*** Opening PROVIDED DATA ***

[src/exs_regs.svh]
/*
  constants for the exception entry sequencer: status word fields, frame
  layout, vector numbers, fault status codes and the acknowledge address.
  assumes inclusion once per compile unit through its guard.
*/
`ifndef EXS_REGS_SVH
`define EXS_REGS_SVH

// status word bit positions
`define EXS_PSW_T_BIT 15
`define EXS_PSW_S_BIT 13
`define EXS_PSW_M_BIT 12
`define EXS_PSW_I_HI 10
`define EXS_PSW_I_LO 8

// frame layout
`define EXS_FRAME_BYTES 32'h0000_0008
`define EXS_FMT_BASE 4'h4
`define EXS_VBR_KEEP 32'hFFF0_0000
`define EXS_VEC_SHIFT 2

// architecture vector numbers
`define EXS_VEC_ACCESS 8'h02
`define EXS_VEC_ADDRESS 8'h03
`define EXS_VEC_ILLEGAL 8'h04
`define EXS_VEC_PRIV 8'h08
`define EXS_VEC_TRACE 8'h09
`define EXS_VEC_LINE_A 8'h0A
`define EXS_VEC_LINE_F 8'h0B
`define EXS_VEC_DEBUG 8'h0C
`define EXS_VEC_FORMAT 8'h0E
`define EXS_VEC_TRAP0 8'h20

// fault status codes
`define EXS_FS_NONE 4'h0
`define EXS_FS_IFETCH 4'h4
`define EXS_FS_OPWRITE 4'h8
`define EXS_FS_WPROT 4'h9
`define EXS_FS_OPREAD 4'hC

// acknowledge space address: level sits in bits 4:2
`define EXS_INTERRUPT_ACK_CYCLE_BASE 32'hFFFF_FFE0
`define EXS_INTERRUPT_ACK_CYCLE_LVL_LO 2

`endif

[src/exs_pkg.sv]
/*
  types for the exception entry sequencer.
  assumes nothing beyond a systemverilog compiler.
*/
package exs_pkg;

  // exception causes presented by the detecting logic
  typedef enum logic [3:0] {
    EXS_CAUSE_ACCESS  = 4'h0,
    EXS_CAUSE_ADDRESS = 4'h1,
    EXS_CAUSE_ILLEGAL = 4'h2,
    EXS_CAUSE_PRIV    = 4'h3,
    EXS_CAUSE_TRACE   = 4'h4,
    EXS_CAUSE_LINE_A  = 4'h5,
    EXS_CAUSE_LINE_F  = 4'h6,
    EXS_CAUSE_DEBUG   = 4'h7,
    EXS_CAUSE_FORMAT  = 4'h8,
    EXS_CAUSE_TRAP    = 4'h9,
    EXS_CAUSE_IRQ     = 4'hA
  } exs_cause_t;

  // kind of bus cycle requested
  typedef enum logic [1:0] {
    EXS_BUS_READ  = 2'h0,
    EXS_BUS_WRITE = 2'h1,
    EXS_BUS_INTERRUPT_ACK_CYCLE  = 2'h2,
    EXS_BUS_FETCH = 2'h3
  } exs_bus_t;

  typedef enum logic [2:0] {
    EXS_ST_IDLE  = 3'h0,
    EXS_ST_INTERRUPT_ACK_CYCLE  = 3'h1,
    EXS_ST_PUSH0 = 3'h2,
    EXS_ST_PUSH1 = 3'h3,
    EXS_ST_VEC   = 3'h4,
    EXS_ST_FETCH = 3'h5,
    EXS_ST_GUARD = 3'h6
  } exs_state_t;

endpackage

[src/exs_seq.sv]
/*
  exception entry sequencer: saves the status word, enters supervisor
  state, finds the vector, pushes the two-longword frame and fetches the
  handler address, then issues the first handler fetch.
  assumes a single-outstanding bus with a one-cycle done strobe, and that
  the core holds exc_req until exc_ack.
*/
`timescale 1ns/1ps
`default_nettype none
`include "exs_regs.svh"

// What this block does
// - keep status copy, then set supervisor, clear trace
// - interrupts also clear master flag and set mask to level
// - non-interrupt vectors come from the exception type, no bus cycle
// - interrupts run an acknowledge cycle with level in address
// - frame goes on the one stack pointer, aligned down to four
// - frame is two longwords: format/vector plus status, then pc
// - handler address read at table base plus four times vector
// - finish once the handler's first opcode fetch completes
// - table holds 256 vectors; 64 architectural, 192 user interrupts
// - faulting-instruction pc stacked for errors, illegal, privilege, line-a/f, format
// - next-instruction pc stacked for trace, debug, traps, interrupts
// - no interrupt sampling during handler's first instruction
// - format field four to seven from stack pointer low bits
// - fault status only for access and address errors, else zero
// - fault codes: fetch, operand write, protected write, operand read
// - vector field holds internal number or acknowledged number
// - restart model: faulting pc lets the instruction rerun
// - table base uses upper twelve bits, low twenty zero
// - levels at or below mask inhibited, level seven edge excepted
module exs_seq
  import exs_pkg::*;
(
  input wire logic clk_sys, // core clock, 25 MHz
  input wire logic rst_b, // async reset, active low
  input wire logic exc_req, // fault or trap pending
  input wire exs_pkg::exs_cause_t exc_cause, // its cause
  input wire logic [3:0] exc_trap_num, // trap number 0-15
  input wire logic [3:0] exc_fault_code, // raw fault status
  input wire logic [31:0] pc_fault, // pc of faulting instruction
  input wire logic [31:0] pc_next, // pc of next instruction
  input wire logic [15:0] processor_status_word, // live status word
  input wire logic [31:0] system_stack_pointer, // live stack pointer
  input wire logic [31:0] vector_table_base, // table base register
  input wire logic [2:0] irq_pin, // interrupt level from pins
  input wire logic insn_boundary, // core may take an interrupt now
  input wire logic insn_done, // an instruction completed
  input wire logic bus_done, // bus cycle finished
  input wire logic [31:0] bus_rdata, // read data
  output logic exc_ack, // one-cycle: exc_req accepted
  output logic exc_busy, // sequencer in progress
  output logic bus_req, // bus cycle request, held until done
  output exs_pkg::exs_bus_t bus_kind, // cycle kind
  output logic [31:0] bus_addr, // cycle address
  output logic [31:0] bus_wdata, // write data
  output logic psw_we, // one-cycle: load new status word
  output logic [15:0] psw_new, // new status word
  output logic [15:0] psw_saved, // internal copy of status word
  output logic sp_we, // one-cycle: load new stack pointer
  output logic [31:0] sp_new, // handler stack pointer
  output logic pc_we, // one-cycle: handler pc valid
  output logic [31:0] pc_new, // handler pc
  output logic exc_done // one-cycle: first handler fetch completed
);
  exs_state_t state_ff, nxt_state;
  logic [2:0] irq_sync1_ff, irq_sync2_ff;
  logic [15:0] psw_saved_ff;
  logic [7:0] vec_ff;
  logic [3:0] fs_ff;
  logic [31:0] pc_stk_ff;
  logic [31:0] sp_base_ff;
  logic [3:0] fmt_ff;
  logic [31:0] handler_ff;
  logic exc_ack_ff, bus_req_ff, psw_we_ff, sp_we_ff, pc_we_ff, exc_done_ff;
  exs_bus_t bus_kind_ff;
  logic [31:0] bus_addr_ff, bus_wdata_ff, sp_new_ff, pc_new_ff;
  logic [15:0] psw_new_ff;
  logic guard_ff;
  logic busy_ff;

  // interrupt pins come from outside the clock domain
  always_ff @(posedge clk_sys or negedge rst_b) begin
    if (!rst_b) begin
      irq_sync1_ff <= 3'h0;
      irq_sync2_ff <= 3'h0;
    end else begin
      irq_sync1_ff <= irq_pin;
      irq_sync2_ff <= irq_sync1_ff;
    end
  end

  wire irq_pend;
  wire [2:0] irq_pend_lvl;
  wire idle = (state_ff == EXS_ST_IDLE);
  wire irq_block = !idle || guard_ff || !insn_boundary;
  // an interrupt wins a tie; the fault stays held and is taken afterwards
  wire start_irq = idle && irq_pend && !irq_block;
  wire start_exc = idle && exc_req && !start_irq;
  // end of each bus step except PUSH0, for the captures and strobes below
  wire interrupt_ack_cycle_done = (state_ff == EXS_ST_INTERRUPT_ACK_CYCLE) && bus_done;
  wire push1_done = (state_ff == EXS_ST_PUSH1) && bus_done;
  wire vec_done = (state_ff == EXS_ST_VEC) && bus_done;
  wire fetch_done = (state_ff == EXS_ST_FETCH) && bus_done;

  exs_irq_gate u_irq_gate (
    .clk_sys(clk_sys),
    .rst_b(rst_b),
    .irq_level(irq_sync2_ff),
    .mask_level(processor_status_word[`EXS_PSW_I_HI:`EXS_PSW_I_LO]),
    .block(irq_block),
    .take(start_irq),
    .pend(irq_pend),
    .pend_level(irq_pend_lvl)
  );

  wire [7:0] trap_vec = `EXS_VEC_TRAP0 | {4'h0, exc_trap_num};
  logic [7:0] int_vec;
  always_comb begin
    case (exc_cause)
      EXS_CAUSE_ACCESS: int_vec = `EXS_VEC_ACCESS;
      EXS_CAUSE_ADDRESS: int_vec = `EXS_VEC_ADDRESS;
      EXS_CAUSE_ILLEGAL: int_vec = `EXS_VEC_ILLEGAL;
      EXS_CAUSE_PRIV: int_vec = `EXS_VEC_PRIV;
      EXS_CAUSE_TRACE: int_vec = `EXS_VEC_TRACE;
      EXS_CAUSE_LINE_A: int_vec = `EXS_VEC_LINE_A;
      EXS_CAUSE_LINE_F: int_vec = `EXS_VEC_LINE_F;
      EXS_CAUSE_DEBUG: int_vec = `EXS_VEC_DEBUG;
      EXS_CAUSE_FORMAT: int_vec = `EXS_VEC_FORMAT;
      default: int_vec = trap_vec;
    endcase
  end

  wire pc_is_fault = (exc_cause == EXS_CAUSE_ACCESS) || (exc_cause == EXS_CAUSE_ADDRESS) ||
                     (exc_cause == EXS_CAUSE_ILLEGAL) || (exc_cause == EXS_CAUSE_PRIV) ||
                     (exc_cause == EXS_CAUSE_LINE_A) || (exc_cause == EXS_CAUSE_LINE_F) ||
                     (exc_cause == EXS_CAUSE_FORMAT);
  wire [31:0] pc_pick = pc_is_fault ? pc_fault : pc_next;

  wire fs_allowed = (exc_cause == EXS_CAUSE_ACCESS) || (exc_cause == EXS_CAUSE_ADDRESS);
  // defined codes pass, reserved ones read as zero
  wire fs_legal = (exc_fault_code == `EXS_FS_IFETCH) || (exc_fault_code == `EXS_FS_OPWRITE) ||
                  (exc_fault_code == `EXS_FS_WPROT) || (exc_fault_code == `EXS_FS_OPREAD);
  wire [3:0] fs_pick = (fs_allowed && fs_legal) ? exc_fault_code : `EXS_FS_NONE;

  // format from stack pointer low bits
  wire [3:0] fmt_pick = `EXS_FMT_BASE | {2'h0, system_stack_pointer[1:0]};
  wire [31:0] sp_align = {system_stack_pointer[31:2], 2'h0};
  wire [31:0] frame_lo = sp_align - `EXS_FRAME_BYTES;

  logic [15:0] psw_enter;
  always_comb begin
    psw_enter = processor_status_word;
    psw_enter[`EXS_PSW_S_BIT] = 1'b1;
    psw_enter[`EXS_PSW_T_BIT] = 1'b0;
    if (start_irq) begin
      psw_enter[`EXS_PSW_M_BIT] = 1'b0;
      psw_enter[`EXS_PSW_I_HI:`EXS_PSW_I_LO] = irq_pend_lvl;
    end
  end

  wire [31:0] interrupt_ack_cycle_addr = `EXS_INTERRUPT_ACK_CYCLE_BASE | ({29'h0, irq_pend_lvl} << `EXS_INTERRUPT_ACK_CYCLE_LVL_LO);
  // first longword: format, fault, vector over status
  wire [31:0] frame_w0 = {fmt_ff, fs_ff, vec_ff, psw_saved_ff};
  // table address, 256 entries of four bytes
  wire [31:0] vec_addr = (vector_table_base & `EXS_VBR_KEEP) | ({24'h0, vec_ff} << `EXS_VEC_SHIFT);

  wire [7:0] ack_vec = bus_rdata[7:0];

  always_comb begin
    nxt_state = state_ff;
    case (state_ff)
      EXS_ST_IDLE: begin
        if (start_irq)
          nxt_state = EXS_ST_INTERRUPT_ACK_CYCLE;
        else if (start_exc)
          nxt_state = EXS_ST_PUSH0;
      end
      EXS_ST_INTERRUPT_ACK_CYCLE: if (bus_done) nxt_state = EXS_ST_PUSH0;
      EXS_ST_PUSH0: if (bus_done) nxt_state = EXS_ST_PUSH1;
      EXS_ST_PUSH1: if (bus_done) nxt_state = EXS_ST_VEC;
      EXS_ST_VEC: if (bus_done) nxt_state = EXS_ST_FETCH;
      EXS_ST_FETCH: if (bus_done) nxt_state = EXS_ST_GUARD;
      EXS_ST_GUARD: nxt_state = EXS_ST_IDLE;
      default: nxt_state = EXS_ST_IDLE;
    endcase
  end

  // bus request for the state being entered; held until bus_done
  // the next step's request replaces the last on the done edge, so cycles run back to back
  wire enter_bus = (nxt_state != state_ff) && (nxt_state != EXS_ST_GUARD) && (nxt_state != EXS_ST_IDLE);
  logic [31:0] nxt_addr, nxt_wdata;
  exs_bus_t nxt_kind;
  always_comb begin
    nxt_kind = EXS_BUS_READ;
    nxt_addr = 32'h0000_0000;
    nxt_wdata = 32'h0000_0000;
    case (nxt_state)
      EXS_ST_INTERRUPT_ACK_CYCLE: begin
        nxt_kind = EXS_BUS_INTERRUPT_ACK_CYCLE;
        nxt_addr = interrupt_ack_cycle_addr;
      end
      EXS_ST_PUSH0: begin
        nxt_kind = EXS_BUS_WRITE;
        // lower address holds the first longword
        nxt_addr = idle ? frame_lo : sp_base_ff;
        nxt_wdata = idle ? {fmt_pick, fs_pick, int_vec, processor_status_word}
                         : {fmt_ff, fs_ff, ack_vec, psw_saved_ff};
      end
      EXS_ST_PUSH1: begin
        nxt_kind = EXS_BUS_WRITE;
        nxt_addr = sp_base_ff + 32'h0000_0004;
        nxt_wdata = pc_stk_ff;
      end
      EXS_ST_VEC: begin
        nxt_kind = EXS_BUS_READ;
        nxt_addr = vec_addr;
      end
      EXS_ST_FETCH: begin
        nxt_kind = EXS_BUS_FETCH;
        nxt_addr = bus_rdata;
      end
      default: nxt_kind = EXS_BUS_READ;
    endcase
  end

  // capture of context at entry
  always_ff @(posedge clk_sys or negedge rst_b) begin
    if (!rst_b) begin
      psw_saved_ff <= 16'h0000;
      vec_ff <= 8'h00;
      fs_ff <= 4'h0;
      pc_stk_ff <= 32'h0000_0000;
      sp_base_ff <= 32'h0000_0000;
      fmt_ff <= 4'h0;
    end else if (start_irq || start_exc) begin
      psw_saved_ff <= processor_status_word;
      // an interrupt's number is unknown until the acknowledge returns it
      vec_ff <= start_irq ? 8'h00 : int_vec;
      fs_ff <= start_irq ? `EXS_FS_NONE : fs_pick;
      pc_stk_ff <= start_irq ? pc_next : pc_pick;
      sp_base_ff <= frame_lo;
      fmt_ff <= fmt_pick;
    end else if (interrupt_ack_cycle_done) begin
      vec_ff <= ack_vec;
    end
  end

  always_ff @(posedge clk_sys or negedge rst_b) begin
    if (!rst_b) begin
      state_ff <= EXS_ST_IDLE;
      busy_ff <= 1'b0;
      bus_req_ff <= 1'b0;
      bus_kind_ff <= EXS_BUS_READ;
      bus_addr_ff <= 32'h0000_0000;
      bus_wdata_ff <= 32'h0000_0000;
      handler_ff <= 32'h0000_0000;
    end else begin
      state_ff <= nxt_state;
      busy_ff <= (nxt_state != EXS_ST_IDLE);
      if (enter_bus) begin
        bus_req_ff <= 1'b1;
        bus_kind_ff <= nxt_kind;
        bus_addr_ff <= nxt_addr;
        bus_wdata_ff <= nxt_wdata;
      end else if (bus_done) begin
        bus_req_ff <= 1'b0;
      end
      if (vec_done)
        handler_ff <= bus_rdata;
    end
  end

  // one-cycle strobes to the core
  always_ff @(posedge clk_sys or negedge rst_b) begin
    if (!rst_b) begin
      exc_ack_ff <= 1'b0;
      psw_we_ff <= 1'b0;
      psw_new_ff <= 16'h0000;
      sp_we_ff <= 1'b0;
      sp_new_ff <= 32'h0000_0000;
      pc_we_ff <= 1'b0;
      pc_new_ff <= 32'h0000_0000;
      exc_done_ff <= 1'b0;
    end else begin
      exc_ack_ff <= start_exc;
      psw_we_ff <= start_irq || start_exc;
      if (start_irq || start_exc)
        psw_new_ff <= psw_enter;
      // handler stack pointer, 8 to 11 below original
      sp_we_ff <= push1_done;
      if (push1_done)
        sp_new_ff <= sp_base_ff;
      pc_we_ff <= fetch_done;
      exc_done_ff <= fetch_done;
      if (fetch_done)
        pc_new_ff <= handler_ff;
    end
  end

  // limitation: a handler whose first instruction never completes keeps interrupts off
  // guard spans the handler's first instruction
  always_ff @(posedge clk_sys or negedge rst_b) begin
    if (!rst_b)
      guard_ff <= 1'b0;
    else if (state_ff == EXS_ST_GUARD)
      guard_ff <= 1'b1;
    else if (insn_done)
      guard_ff <= 1'b0;
  end

  assign exc_ack = exc_ack_ff;
  assign exc_busy = busy_ff;
  assign bus_req = bus_req_ff;
  assign bus_kind = bus_kind_ff;
  assign bus_addr = bus_addr_ff;
  assign bus_wdata = bus_wdata_ff;
  assign psw_we = psw_we_ff;
  assign psw_new = psw_new_ff;
  assign psw_saved = psw_saved_ff;
  assign sp_we = sp_we_ff;
  assign sp_new = sp_new_ff;
  assign pc_we = pc_we_ff;
  assign pc_new = pc_new_ff;
  assign exc_done = exc_done_ff;
endmodule

`default_nettype wire

[src/exs_irq_gate.sv]
/*
  interrupt request gate: masks levels at or below the mask except an
  edge of level seven, and holds sampling off while blocked.
  assumes irq_level is already synchronous to clk_sys.
*/
`timescale 1ns/1ps
`default_nettype none

module exs_irq_gate (
  input wire logic clk_sys, // core clock
  input wire logic rst_b, // async reset, active low
  input wire logic [2:0] irq_level, // requested level, 0 none
  input wire logic [2:0] mask_level, // current priority mask
  input wire logic block, // sampling inhibited
  input wire logic take, // request consumed
  output logic pend, // a request may be taken
  output logic [2:0] pend_level // its level
);
  logic lvl7_ff;
  logic nmi_ff;
  logic nxt_nmi;
  wire is7 = (irq_level == 3'h7);
  wire edge7 = is7 && !lvl7_ff;
  wire above = (irq_level > mask_level);

  // at mask seven, level seven counts only on its rising edge; that edge is kept until
  // serviced so a blocked handler start does not lose it
  // a take in the edge's own cycle serves that edge, so it is not kept
  assign nxt_nmi = (edge7 | nmi_ff) & ~take;
  assign pend = !block && (nmi_ff || above);
  assign pend_level = nmi_ff ? 3'h7 : irq_level;

  always_ff @(posedge clk_sys or negedge rst_b) begin
    if (!rst_b) begin
      lvl7_ff <= 1'b0;
      nmi_ff <= 1'b0;
    end else begin
      lvl7_ff <= is7;
      nmi_ff <= nxt_nmi;
    end
  end
endmodule

`default_nettype wire

[config.mk]
export PLATFORM = sky130hd
export DESIGN_NAME = exs_seq
export DESIGN_NICKNAME = d
export VERILOG_FILES = /design/src/exs_pkg.sv /design/src/exs_seq.sv /design/src/exs_irq_gate.sv
export VERILOG_INCLUDE_DIRS = /design/src /design/src/src
export SDC_FILE = /design/constraint.sdc
export NUM_CORES = 1
export LEC_CHECK = 0
export ABC_AREA = 1
export BUFFER_PORTS_ARGS = -buffer_cell sky130_fd_sc_hd__buf_4
export CAP_MARGIN = 20
export CORE_ASPECT_RATIO = 1.25
export CORE_MARGIN = 8
export CORE_UTILIZATION = 45
export CTS_BUF_LIST = sky130_fd_sc_hd__clkbuf_8
export CTS_CLUSTER_SIZE = 24
export DETAILED_ROUTE_END_ITERATION = 10
export PLACE_DENSITY = 0.78
export SLEW_MARGIN = 10
export SYNTH_ARGS = -nofsm -noshare
export SYNTH_HDL_FRONTEND = slang
export SYNTH_SLANG_ARGS = --single-unit
[constraint.sdc]
create_clock -name clk_sys -period 3 [get_ports clk_sys]
set_clock_uncertainty 0.1 [all_clocks]
set_input_delay 0.45 -clock clk_sys [delete_from_list [all_inputs] [get_ports clk_sys]]
set_output_delay 0.45 -clock clk_sys [all_outputs]
set_load 0.02 [all_outputs]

*** Closing PROVIDED DATA ***

TASK GOAL: Across the records above, return every line that contains the word "zero".

ANSWER TO THE EXERCISE:
// - fault status only for access and address errors, else zero
// - table base uses upper twelve bits, low twenty zero
  // defined codes pass, reserved ones read as zero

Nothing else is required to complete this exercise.